The theory was sound: If carriers could differentiate calls that originated on their network from those that did not, the person answering the call wouldn’t have to worry about whether the call was spam. This differentiation is defined by the carriers as an “Attestation.” Each call, then, was to be delivered to its destination with an Attestation (A, B, or C) that matched the carrier’s confidence in the call’s origination.  


In practice, however, the objective of STIR/SHAKEN proved difficult—not all call types (like VoIP phone systems) fit neatly within a classification of “spam” or “not spam.” Your deskphone or softphone could be flagged as spam purely by the way that the call originates and travels through the telephone network.


In the end, the complexity of call traffic makes it hard to rely on the STIR/SHAKEN framework exclusively as a form of validating calls. For one important group, the limitations of STIR/SHAKEN prevent it from being that silver bullet: Contact Centers. 

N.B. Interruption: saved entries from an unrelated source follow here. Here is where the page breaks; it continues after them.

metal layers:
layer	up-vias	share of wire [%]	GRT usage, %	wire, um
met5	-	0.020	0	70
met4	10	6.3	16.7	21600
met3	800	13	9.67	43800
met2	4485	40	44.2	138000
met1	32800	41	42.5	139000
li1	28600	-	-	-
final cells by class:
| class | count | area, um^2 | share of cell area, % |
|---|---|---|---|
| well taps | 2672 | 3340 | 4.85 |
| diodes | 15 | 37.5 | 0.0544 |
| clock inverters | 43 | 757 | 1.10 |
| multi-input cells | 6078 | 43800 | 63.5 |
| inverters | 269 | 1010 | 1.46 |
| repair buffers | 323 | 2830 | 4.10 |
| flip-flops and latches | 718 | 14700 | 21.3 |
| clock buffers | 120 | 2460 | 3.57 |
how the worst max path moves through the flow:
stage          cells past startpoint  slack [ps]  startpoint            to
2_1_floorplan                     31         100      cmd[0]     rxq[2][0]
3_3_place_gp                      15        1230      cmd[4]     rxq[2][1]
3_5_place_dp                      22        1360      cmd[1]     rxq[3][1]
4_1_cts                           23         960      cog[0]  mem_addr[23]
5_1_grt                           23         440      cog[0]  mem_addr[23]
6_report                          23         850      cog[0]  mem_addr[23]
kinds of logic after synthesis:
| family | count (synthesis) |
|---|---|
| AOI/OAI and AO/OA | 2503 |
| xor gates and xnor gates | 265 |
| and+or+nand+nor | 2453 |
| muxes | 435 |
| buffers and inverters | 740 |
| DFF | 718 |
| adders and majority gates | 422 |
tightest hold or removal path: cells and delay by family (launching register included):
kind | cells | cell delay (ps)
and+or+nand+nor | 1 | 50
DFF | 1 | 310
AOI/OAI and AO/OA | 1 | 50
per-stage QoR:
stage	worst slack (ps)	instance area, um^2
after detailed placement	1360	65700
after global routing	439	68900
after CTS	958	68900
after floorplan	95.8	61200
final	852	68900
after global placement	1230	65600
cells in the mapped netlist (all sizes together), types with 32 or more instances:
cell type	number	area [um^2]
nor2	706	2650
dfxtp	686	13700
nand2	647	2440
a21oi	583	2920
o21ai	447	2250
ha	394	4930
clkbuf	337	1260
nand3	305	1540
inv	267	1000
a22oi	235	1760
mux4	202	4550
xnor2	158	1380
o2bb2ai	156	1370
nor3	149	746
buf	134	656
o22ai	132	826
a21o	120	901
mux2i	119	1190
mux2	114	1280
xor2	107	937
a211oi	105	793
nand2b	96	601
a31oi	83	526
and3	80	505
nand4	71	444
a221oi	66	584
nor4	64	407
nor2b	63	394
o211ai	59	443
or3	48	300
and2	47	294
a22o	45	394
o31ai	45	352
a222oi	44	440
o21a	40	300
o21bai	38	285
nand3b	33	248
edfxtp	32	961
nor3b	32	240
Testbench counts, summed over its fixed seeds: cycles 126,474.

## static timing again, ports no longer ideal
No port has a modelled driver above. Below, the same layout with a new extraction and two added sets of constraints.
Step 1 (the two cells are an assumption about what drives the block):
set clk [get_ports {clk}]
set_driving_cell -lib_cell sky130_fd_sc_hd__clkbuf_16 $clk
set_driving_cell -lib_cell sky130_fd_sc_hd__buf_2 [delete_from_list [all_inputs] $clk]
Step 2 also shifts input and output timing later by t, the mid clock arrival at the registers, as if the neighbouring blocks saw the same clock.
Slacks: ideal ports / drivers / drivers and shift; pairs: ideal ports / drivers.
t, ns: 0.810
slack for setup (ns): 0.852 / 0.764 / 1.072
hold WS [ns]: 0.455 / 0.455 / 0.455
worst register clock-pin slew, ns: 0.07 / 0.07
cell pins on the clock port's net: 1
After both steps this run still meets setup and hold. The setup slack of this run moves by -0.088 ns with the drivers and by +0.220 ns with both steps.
What follows belongs to an exercise in optimizing a design on an open flow for small area and a short achievable clock period; a production flow would make more cautious choices. Only simulation tests tie the RTL to the original design; equivalence was not proved. Power and IR drop assume default switching activity.

==> flow/design.v (excerpt) <==
module atis_decoder (
    input  wire        clk,
    input  wire        rst,
    input  wire        sample_valid,
    input  wire [15:0] sample,
    output wire        id_valid,
    output wire [34:0] id_pairs,
    output wire [3:0]  id_len,
    output wire [79:0] id_text,
    output reg         locked,
    output wire        fault_ovf
);
    wire rst_q;
    wire locked_next;
    wire cls_bit_valid;
    wire cls_bit;
    atis_classifier u_classifier (
        .clk          (clk),
        .rst          (rst),
        .sample_valid (sample_valid),
        .sample       (sample),
        .rst_q        (rst_q),
        .bit_valid    (cls_bit_valid),
        .bit_out      (cls_bit)
    );
    atis_sync u_sync (
        .clk       (clk),
        .rst       (rst_q),
        .bit_valid (cls_bit_valid),
        .bit_in    (cls_bit),
        .locked    (),
        .locked_next (locked_next),
        .id_valid  (id_valid),
        .id_pairs  (id_pairs),
  ...
==> flow/config.mk <==
export PLATFORM = sky130hd
export DESIGN_NAME = atis_decoder
export DESIGN_NICKNAME = atis_decoder
export VERILOG_FILES = /design/flow/design.v
export SDC_FILE = /design/flow/constraint.sdc
export NUM_CORES = 4
export LEC_CHECK = 0
export CAP_MARGIN = 20
export CORE_MARGIN = 2
export CORE_UTILIZATION = 65
export CTS_CLUSTER_DIAMETER = 80
export CTS_CLUSTER_SIZE = 24
export SLEW_MARGIN = 20
export SYNTH_HIERARCHICAL = 1
export SYNTH_MINIMUM_KEEP_SIZE = 0
==> flow/constraint.sdc <==
create_clock -name core_clock -period 12.0 [get_ports {clk}]
set_input_delay 2.4000 -clock core_clock [delete_from_list [all_inputs] [get_ports {clk}]]
set_output_delay 2.4000 -clock core_clock [all_outputs]
set_load 0.01 [all_outputs]
standard.sh (not shown) runs the stock make flow with config.mk's settings and CLKGATE_MAP_FILE= SYNTH_SCRIPT=/design/flow/synth_recipe.tcl, a recipe that flattens the netlist after the stock synthesis.
==> flow/flow/run.sh <==
#!/bin/bash
# Own layout flow: the standard flow (standard.sh, unchanged synthesis,
# floorplan, power grid, placement, CTS and routing), with plain buffers
# instead of delay buffers on the ports, and timing repair asked for 8.5 ns
# of setup slack at the 12 ns clock. The full make output goes to
# standard.log; ORFS keeps each step's log under orfs/logs.
set -euo pipefail
export BUFFER_PORTS_ARGS="-buffer_cell sky130_fd_sc_hd__buf_2"
export SETUP_SLACK_MARGIN=8.5
bash standard.sh > standard.log 2>&1
Next try:
--- a/flow/config.mk
+++ b/flow/config.mk
@@ -7,6 +7,8 @@
 export LEC_CHECK = 0
 export CAP_MARGIN = 20
+export CELL_PAD_IN_SITES_DETAIL_PLACEMENT = 1
+export CELL_PAD_IN_SITES_GLOBAL_PLACEMENT = 1
 export CORE_MARGIN = 2
-export CORE_UTILIZATION = 65
+export CORE_UTILIZATION = 55
 export CTS_CLUSTER_DIAMETER = 80
 export CTS_CLUSTER_SIZE = 24
Setup slack gets worse by 0.024 ns.
Core utilization came out lower by 11 points.
Global-route usage came out lower by 1.5 points.
Routed wire length came out higher by 15%.
Worst hold slack gets worse by 0.0049 ns.
Sequential power came out higher by about 2%.

* * *

v6:
atis_decoder, a different RTL version from the one above (not shown whole).
Size in the first run: about 560 flip-flops, about 140 I/O pins.
clock: 12.0 ns
lec_check: 0
cap_margin: 20
core_margin: 2
core_utilization: 65
slew_margin: 20
synth_hierarchical: 1
synth_minimum_keep_size: 0
run.sh (not shown) runs the stock make flow with config.mk's settings and CLKGATE_MAP_FILE= SYNTH_SCRIPT=/design/flow/synth_recipe.tcl, a recipe that flattens the netlist after the stock synthesis.
Stock flow here: none of the scripts above is used.
The inputs of v7 differ from those of v6 as listed below.
==> flow/flow/run.sh (new file) <==
#!/bin/bash
# Own layout flow: the standard flow (standard.sh, unchanged synthesis,
# floorplan, power grid, placement, CTS and routing), with plain buffers
# instead of delay buffers on the ports. The full make output goes to
# standard.log; ORFS keeps each step's log under orfs/logs.
set -euo pipefail
export BUFFER_PORTS_ARGS="-buffer_cell sky130_fd_sc_hd__buf_2"
bash standard.sh > standard.log 2>&1
==> flow/standard.sh (new file) <==
#!/bin/bash
# synth_recipe.tcl (not shown) runs the flow's synth.tcl, then flattens the netlist and writes it again
# the make line also repeats each setting of config.mk as NAME=value (left out here)
make -C /OpenROAD-flow-scripts/flow DESIGN_CONFIG=/design/flow/config.mk WORK_HOME=/design/flow/orfs CLKGATE_MAP_FILE= SYNTH_SCRIPT=/design/flow/synth_recipe.tcl "${@:-finish}"
removed: flow/run.sh
==> summary.txt <==
Wire length of the first global-routing pass in v7 is about 1.7% below v6. What v6 reported for clock buffer instance count of the final layout has to be multiplied by 1.13 to get the figure for v7. Of v7 and v6, the higher worst hold slack belongs to v6. Changes observed in v7 relative to v6: placed wire-length estimate after detailed placement -1.4%; clock network fraction of design power moved up; design area moved down. There was hardly any difference in combinational cell fraction of total power between v6 and v7. The higher final setup slack of the worst path of v7 and v6 is in v6. v7 against v6; per-cell via count in the routed design is down slightly.

## separate check: timing with driven ports
Ports are ideal in the flow. The routed layouts listed here were re-timed in OpenROAD.
Step 1 sets driving cells, clkbuf_16 on the clock port and buf_2 on the other inputs (assumed; they add their load-dependent delay and slew).
Step 2, shift: input delay + t, output delay - t, t = (earliest + latest rising clock arrival at the registers) / 2. This alone moves slack from input paths to output paths.
Slacks: ideal ports / drivers / drivers and shift; pairs: ideal ports / drivers.
run	t, ns	slack for setup (ns)	slew at the worst register clock pin (ns)
the first run of note 1	0.675	8.339 / 8.271 / 8.418	0.10 / 0.10
the second run of note 1	0.689	8.315 / 8.244 / 8.325	0.10 / 0.10
v6	0.675	6.722 / 6.722 / 6.722	0.06 / 0.06
v7	0.678	6.676 / 6.676 / 6.676	0.07 / 0.07
After both steps every run listed still meets setup and hold.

Contact Centers Shouldn’t Confuse STIR/SHAKEN for Call Authentication


The ineffectiveness of STIR/SHAKEN Attestations to authenticate callers for contact centers may be a direct result of the fact that the protocols weren’t designed to verify or identify customers in the first place. The STIR/SHAKEN framework was designed to prevent, or at least signal, potential spam.

 

So, while carriers could flag, or even block, a non-certified call to an individual’s phone, businesses face far more nuanced scenarios with a larger variety of call types. A bank, for example, does not have the luxury of simply ignoring calls from unknown origins. Other problems, like the ones listed below, add to that complexity:

  • Major carriers were required to adopt STIR/SHAKEN mandates, but hundreds of smaller carriers faced fewer implementation requirements. As a result, Attestation data is often lost or degraded when major carriers pass calls to smaller carriers. According to Pindrop’s analysis of a 260-million call sample, about 65% of call traffic reached its destination without any Attestation at all.
  • Even when available, STIR/SHAKEN Attestations are not designed to assess risk. Call legitimacy is difficult to ascertain on calls given anything other than an Attestation A—and some of those A-rated calls were proved to be questionable by the analysis done in the Pindrop report.
  • Carriers get to “choose-their-own-adventure” when assigning attestation levels, resulting in inconsistencies between carrier networks that may impact efficacy. 

 

This report series monitors and analyzes the roll out of STIR/SHAKEN protocols, and the implications for contact centers that plan to use them for call authentication. The latest downloadable report in the series covers the time period from April 2021 before the FCC-issued mandate (June 30, 2021) through June 2022.

 

The report uses detailed call data analysis to share our observations, including: 

  • The (un)availability of STIR/SHAKEN Attestations
  • The (in)efficacy of STIR/SHAKEN Attestations
  • STIR/SHAKEN Attestations compared to VeriCall® Technology call risk scoring  

 

Through Advanced Call Verification–powered by VeriCall Technology–Pindrop provides its customers with the ability to ingest STIR/SHAKEN Attestations as a data point to supplement its machine learning models and call risk assessment process, which is specifically designed for contact center authentication.

 

Pindrop customers interested in utilizing STIR/SHAKEN Attestations can thus leverage potentially valuable Attestation-related insight while also maintaining the ability to reliably assess call risks with a high degree of accuracy when attestation data is not present.